→ What you have to do
Go through the data and tally the lines that hold the string "StStart". Reply with the total alone.

Saved entries:
——
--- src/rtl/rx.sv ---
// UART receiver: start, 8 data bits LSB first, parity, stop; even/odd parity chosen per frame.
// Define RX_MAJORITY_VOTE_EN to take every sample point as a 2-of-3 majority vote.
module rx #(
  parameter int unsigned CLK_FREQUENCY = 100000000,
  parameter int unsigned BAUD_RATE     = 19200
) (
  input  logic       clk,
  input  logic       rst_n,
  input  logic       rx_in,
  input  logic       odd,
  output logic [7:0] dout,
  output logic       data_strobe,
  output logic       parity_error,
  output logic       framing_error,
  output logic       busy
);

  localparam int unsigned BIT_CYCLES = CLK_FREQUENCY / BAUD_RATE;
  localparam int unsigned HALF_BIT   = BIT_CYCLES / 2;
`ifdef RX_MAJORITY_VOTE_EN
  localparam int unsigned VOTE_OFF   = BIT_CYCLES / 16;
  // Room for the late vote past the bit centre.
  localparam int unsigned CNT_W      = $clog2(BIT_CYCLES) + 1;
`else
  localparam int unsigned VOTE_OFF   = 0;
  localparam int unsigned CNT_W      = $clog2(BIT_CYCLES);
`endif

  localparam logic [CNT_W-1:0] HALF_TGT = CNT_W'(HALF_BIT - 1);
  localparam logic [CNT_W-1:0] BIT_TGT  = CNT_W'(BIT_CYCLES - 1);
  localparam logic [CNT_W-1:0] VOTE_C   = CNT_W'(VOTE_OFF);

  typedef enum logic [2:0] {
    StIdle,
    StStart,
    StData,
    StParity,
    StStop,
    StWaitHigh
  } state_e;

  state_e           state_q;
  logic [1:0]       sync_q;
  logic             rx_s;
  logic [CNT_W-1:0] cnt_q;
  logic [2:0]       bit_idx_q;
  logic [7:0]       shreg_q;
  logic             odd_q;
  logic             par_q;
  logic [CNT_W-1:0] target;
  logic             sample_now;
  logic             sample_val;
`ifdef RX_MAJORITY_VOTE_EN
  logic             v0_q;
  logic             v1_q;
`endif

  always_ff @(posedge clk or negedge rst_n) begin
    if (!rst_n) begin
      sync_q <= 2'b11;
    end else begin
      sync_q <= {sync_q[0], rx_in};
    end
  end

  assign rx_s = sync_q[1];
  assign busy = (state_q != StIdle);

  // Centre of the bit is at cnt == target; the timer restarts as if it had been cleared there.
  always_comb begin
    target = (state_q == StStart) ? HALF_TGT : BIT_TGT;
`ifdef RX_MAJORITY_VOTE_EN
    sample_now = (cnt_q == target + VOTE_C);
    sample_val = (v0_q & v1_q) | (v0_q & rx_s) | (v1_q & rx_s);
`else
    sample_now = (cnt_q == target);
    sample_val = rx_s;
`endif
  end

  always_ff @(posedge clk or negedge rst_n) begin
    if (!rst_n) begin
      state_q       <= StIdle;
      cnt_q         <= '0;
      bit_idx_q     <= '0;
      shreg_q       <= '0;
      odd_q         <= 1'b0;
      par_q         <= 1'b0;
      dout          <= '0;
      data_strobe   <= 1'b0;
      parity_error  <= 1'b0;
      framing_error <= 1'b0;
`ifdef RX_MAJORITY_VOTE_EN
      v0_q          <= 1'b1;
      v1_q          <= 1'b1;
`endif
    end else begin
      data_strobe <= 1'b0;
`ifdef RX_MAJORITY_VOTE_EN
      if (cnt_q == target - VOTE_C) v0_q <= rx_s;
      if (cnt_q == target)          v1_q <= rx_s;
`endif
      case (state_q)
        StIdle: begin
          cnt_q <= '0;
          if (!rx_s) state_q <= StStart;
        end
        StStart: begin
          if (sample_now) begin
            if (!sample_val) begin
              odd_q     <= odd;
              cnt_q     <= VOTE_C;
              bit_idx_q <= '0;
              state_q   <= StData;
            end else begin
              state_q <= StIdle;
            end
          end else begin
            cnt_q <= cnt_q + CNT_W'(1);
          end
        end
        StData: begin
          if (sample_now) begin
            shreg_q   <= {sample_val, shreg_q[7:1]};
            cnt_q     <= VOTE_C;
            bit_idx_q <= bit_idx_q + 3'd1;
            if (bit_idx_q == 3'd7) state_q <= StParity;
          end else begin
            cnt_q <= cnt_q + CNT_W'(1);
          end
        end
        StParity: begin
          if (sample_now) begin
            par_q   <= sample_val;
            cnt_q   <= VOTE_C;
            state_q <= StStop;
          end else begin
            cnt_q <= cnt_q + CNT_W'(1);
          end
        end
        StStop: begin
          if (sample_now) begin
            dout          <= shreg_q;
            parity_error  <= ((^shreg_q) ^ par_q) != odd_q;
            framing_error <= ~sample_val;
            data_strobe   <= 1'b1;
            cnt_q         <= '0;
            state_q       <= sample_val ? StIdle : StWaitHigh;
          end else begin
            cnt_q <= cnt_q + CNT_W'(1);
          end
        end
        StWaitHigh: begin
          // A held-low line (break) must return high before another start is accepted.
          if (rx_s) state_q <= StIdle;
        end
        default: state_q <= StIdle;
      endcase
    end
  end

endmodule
——
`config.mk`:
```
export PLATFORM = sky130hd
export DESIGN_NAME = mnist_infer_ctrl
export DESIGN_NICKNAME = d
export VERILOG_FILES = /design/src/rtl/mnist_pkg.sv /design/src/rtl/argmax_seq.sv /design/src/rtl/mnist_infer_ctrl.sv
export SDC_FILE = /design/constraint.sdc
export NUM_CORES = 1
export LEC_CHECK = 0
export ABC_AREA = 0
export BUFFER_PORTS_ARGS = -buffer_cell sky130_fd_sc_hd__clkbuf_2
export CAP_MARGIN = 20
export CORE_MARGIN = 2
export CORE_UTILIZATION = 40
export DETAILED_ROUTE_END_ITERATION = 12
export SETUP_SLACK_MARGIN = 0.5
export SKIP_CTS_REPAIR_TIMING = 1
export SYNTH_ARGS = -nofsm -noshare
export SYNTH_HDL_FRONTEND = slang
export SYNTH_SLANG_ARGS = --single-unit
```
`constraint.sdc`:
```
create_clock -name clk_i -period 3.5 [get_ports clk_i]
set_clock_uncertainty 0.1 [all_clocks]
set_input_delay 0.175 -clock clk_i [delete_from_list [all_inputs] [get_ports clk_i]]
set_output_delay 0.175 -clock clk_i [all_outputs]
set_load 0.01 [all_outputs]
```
——
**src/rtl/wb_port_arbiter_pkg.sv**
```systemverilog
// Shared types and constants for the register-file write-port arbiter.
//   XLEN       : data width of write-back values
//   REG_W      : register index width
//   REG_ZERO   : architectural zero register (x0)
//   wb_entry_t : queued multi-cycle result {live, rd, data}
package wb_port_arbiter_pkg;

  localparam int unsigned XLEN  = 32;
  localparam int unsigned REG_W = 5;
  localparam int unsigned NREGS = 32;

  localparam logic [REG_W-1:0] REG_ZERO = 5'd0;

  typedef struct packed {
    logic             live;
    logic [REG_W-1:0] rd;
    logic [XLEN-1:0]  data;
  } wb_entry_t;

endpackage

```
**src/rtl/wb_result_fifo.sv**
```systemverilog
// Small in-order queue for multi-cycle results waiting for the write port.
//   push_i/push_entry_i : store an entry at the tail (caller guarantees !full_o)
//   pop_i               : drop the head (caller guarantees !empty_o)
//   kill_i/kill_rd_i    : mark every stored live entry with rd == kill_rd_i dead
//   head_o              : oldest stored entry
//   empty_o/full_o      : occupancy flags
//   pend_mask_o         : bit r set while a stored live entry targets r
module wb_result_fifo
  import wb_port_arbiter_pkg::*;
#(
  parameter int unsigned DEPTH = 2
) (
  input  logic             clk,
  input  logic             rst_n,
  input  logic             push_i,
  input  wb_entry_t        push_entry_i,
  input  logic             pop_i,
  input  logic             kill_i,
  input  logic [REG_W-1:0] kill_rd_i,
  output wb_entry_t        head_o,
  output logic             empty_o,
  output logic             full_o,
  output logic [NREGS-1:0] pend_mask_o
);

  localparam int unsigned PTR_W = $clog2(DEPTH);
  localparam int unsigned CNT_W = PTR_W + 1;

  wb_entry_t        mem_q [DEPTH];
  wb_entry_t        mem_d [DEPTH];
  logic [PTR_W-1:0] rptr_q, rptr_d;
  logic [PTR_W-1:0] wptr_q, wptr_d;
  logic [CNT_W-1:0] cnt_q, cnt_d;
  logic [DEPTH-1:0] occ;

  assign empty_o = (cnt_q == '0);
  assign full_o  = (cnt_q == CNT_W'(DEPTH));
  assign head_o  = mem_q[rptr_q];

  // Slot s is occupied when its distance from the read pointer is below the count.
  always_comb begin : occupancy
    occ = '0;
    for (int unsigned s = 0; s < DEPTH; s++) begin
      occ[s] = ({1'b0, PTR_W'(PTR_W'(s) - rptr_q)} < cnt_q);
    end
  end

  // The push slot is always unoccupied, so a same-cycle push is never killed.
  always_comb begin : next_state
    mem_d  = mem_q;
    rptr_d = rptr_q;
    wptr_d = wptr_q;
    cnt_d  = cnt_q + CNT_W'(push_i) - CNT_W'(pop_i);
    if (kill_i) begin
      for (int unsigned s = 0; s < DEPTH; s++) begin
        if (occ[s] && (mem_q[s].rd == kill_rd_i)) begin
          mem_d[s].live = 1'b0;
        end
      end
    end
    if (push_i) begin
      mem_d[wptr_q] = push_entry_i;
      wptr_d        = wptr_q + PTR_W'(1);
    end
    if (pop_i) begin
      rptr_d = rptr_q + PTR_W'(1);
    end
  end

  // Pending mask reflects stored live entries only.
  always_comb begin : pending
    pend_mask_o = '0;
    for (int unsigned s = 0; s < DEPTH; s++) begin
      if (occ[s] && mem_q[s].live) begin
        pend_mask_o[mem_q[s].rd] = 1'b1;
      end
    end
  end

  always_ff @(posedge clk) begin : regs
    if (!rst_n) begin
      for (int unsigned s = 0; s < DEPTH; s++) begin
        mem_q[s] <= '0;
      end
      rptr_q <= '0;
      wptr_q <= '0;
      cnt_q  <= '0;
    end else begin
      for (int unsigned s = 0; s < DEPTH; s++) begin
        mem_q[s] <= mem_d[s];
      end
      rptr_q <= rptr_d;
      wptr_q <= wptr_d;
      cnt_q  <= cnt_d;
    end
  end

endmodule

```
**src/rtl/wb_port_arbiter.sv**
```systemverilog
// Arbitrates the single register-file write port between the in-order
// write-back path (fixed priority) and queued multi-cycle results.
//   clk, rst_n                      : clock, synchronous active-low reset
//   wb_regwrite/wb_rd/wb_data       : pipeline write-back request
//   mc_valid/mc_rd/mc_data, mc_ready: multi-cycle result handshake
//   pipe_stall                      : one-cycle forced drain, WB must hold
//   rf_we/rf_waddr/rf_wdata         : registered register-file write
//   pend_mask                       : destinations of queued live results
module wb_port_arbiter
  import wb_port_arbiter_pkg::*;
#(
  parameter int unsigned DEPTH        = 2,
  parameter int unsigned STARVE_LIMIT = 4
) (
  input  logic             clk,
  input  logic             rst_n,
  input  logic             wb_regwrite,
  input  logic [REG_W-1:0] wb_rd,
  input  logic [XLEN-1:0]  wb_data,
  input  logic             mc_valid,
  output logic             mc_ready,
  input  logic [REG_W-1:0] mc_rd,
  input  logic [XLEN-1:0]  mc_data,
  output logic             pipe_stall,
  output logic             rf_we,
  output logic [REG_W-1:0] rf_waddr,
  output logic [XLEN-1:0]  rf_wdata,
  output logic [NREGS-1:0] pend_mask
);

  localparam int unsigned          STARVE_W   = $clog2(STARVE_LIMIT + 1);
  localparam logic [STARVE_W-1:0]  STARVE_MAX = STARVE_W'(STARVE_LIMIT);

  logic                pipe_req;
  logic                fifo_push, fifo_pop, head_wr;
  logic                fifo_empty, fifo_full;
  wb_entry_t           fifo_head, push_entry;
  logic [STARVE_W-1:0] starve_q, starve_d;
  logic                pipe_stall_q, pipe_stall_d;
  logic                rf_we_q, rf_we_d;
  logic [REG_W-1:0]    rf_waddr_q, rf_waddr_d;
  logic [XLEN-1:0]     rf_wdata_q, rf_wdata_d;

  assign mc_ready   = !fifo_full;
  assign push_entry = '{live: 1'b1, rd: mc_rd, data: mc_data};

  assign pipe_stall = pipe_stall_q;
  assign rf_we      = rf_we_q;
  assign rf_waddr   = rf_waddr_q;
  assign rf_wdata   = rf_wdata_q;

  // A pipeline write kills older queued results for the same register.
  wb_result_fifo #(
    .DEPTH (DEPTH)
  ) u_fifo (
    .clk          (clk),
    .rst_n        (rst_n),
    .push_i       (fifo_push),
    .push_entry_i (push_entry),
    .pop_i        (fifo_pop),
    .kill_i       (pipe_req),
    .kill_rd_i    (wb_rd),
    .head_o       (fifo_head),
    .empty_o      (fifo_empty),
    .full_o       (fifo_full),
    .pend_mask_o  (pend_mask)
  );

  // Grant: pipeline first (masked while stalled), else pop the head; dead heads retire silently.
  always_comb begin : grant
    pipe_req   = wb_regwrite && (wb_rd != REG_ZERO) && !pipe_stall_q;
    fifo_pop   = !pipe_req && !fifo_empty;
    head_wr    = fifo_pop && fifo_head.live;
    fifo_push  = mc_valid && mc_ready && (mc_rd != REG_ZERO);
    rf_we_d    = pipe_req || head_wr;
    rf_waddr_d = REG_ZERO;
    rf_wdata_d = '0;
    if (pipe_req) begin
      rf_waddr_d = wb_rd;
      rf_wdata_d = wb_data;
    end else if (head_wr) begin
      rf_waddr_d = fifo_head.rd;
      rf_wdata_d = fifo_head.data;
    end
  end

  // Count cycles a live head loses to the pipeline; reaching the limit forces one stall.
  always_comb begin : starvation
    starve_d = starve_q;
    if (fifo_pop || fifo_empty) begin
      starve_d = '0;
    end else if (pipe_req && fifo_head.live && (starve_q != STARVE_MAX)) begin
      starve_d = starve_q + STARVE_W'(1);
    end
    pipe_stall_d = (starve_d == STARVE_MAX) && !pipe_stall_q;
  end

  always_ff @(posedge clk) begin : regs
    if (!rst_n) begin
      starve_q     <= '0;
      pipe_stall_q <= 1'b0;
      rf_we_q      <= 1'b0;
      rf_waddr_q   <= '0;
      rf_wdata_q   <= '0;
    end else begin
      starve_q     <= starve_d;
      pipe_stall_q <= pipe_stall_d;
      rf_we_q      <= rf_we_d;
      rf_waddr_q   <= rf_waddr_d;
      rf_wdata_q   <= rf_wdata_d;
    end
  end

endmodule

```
——
→ Written reply
4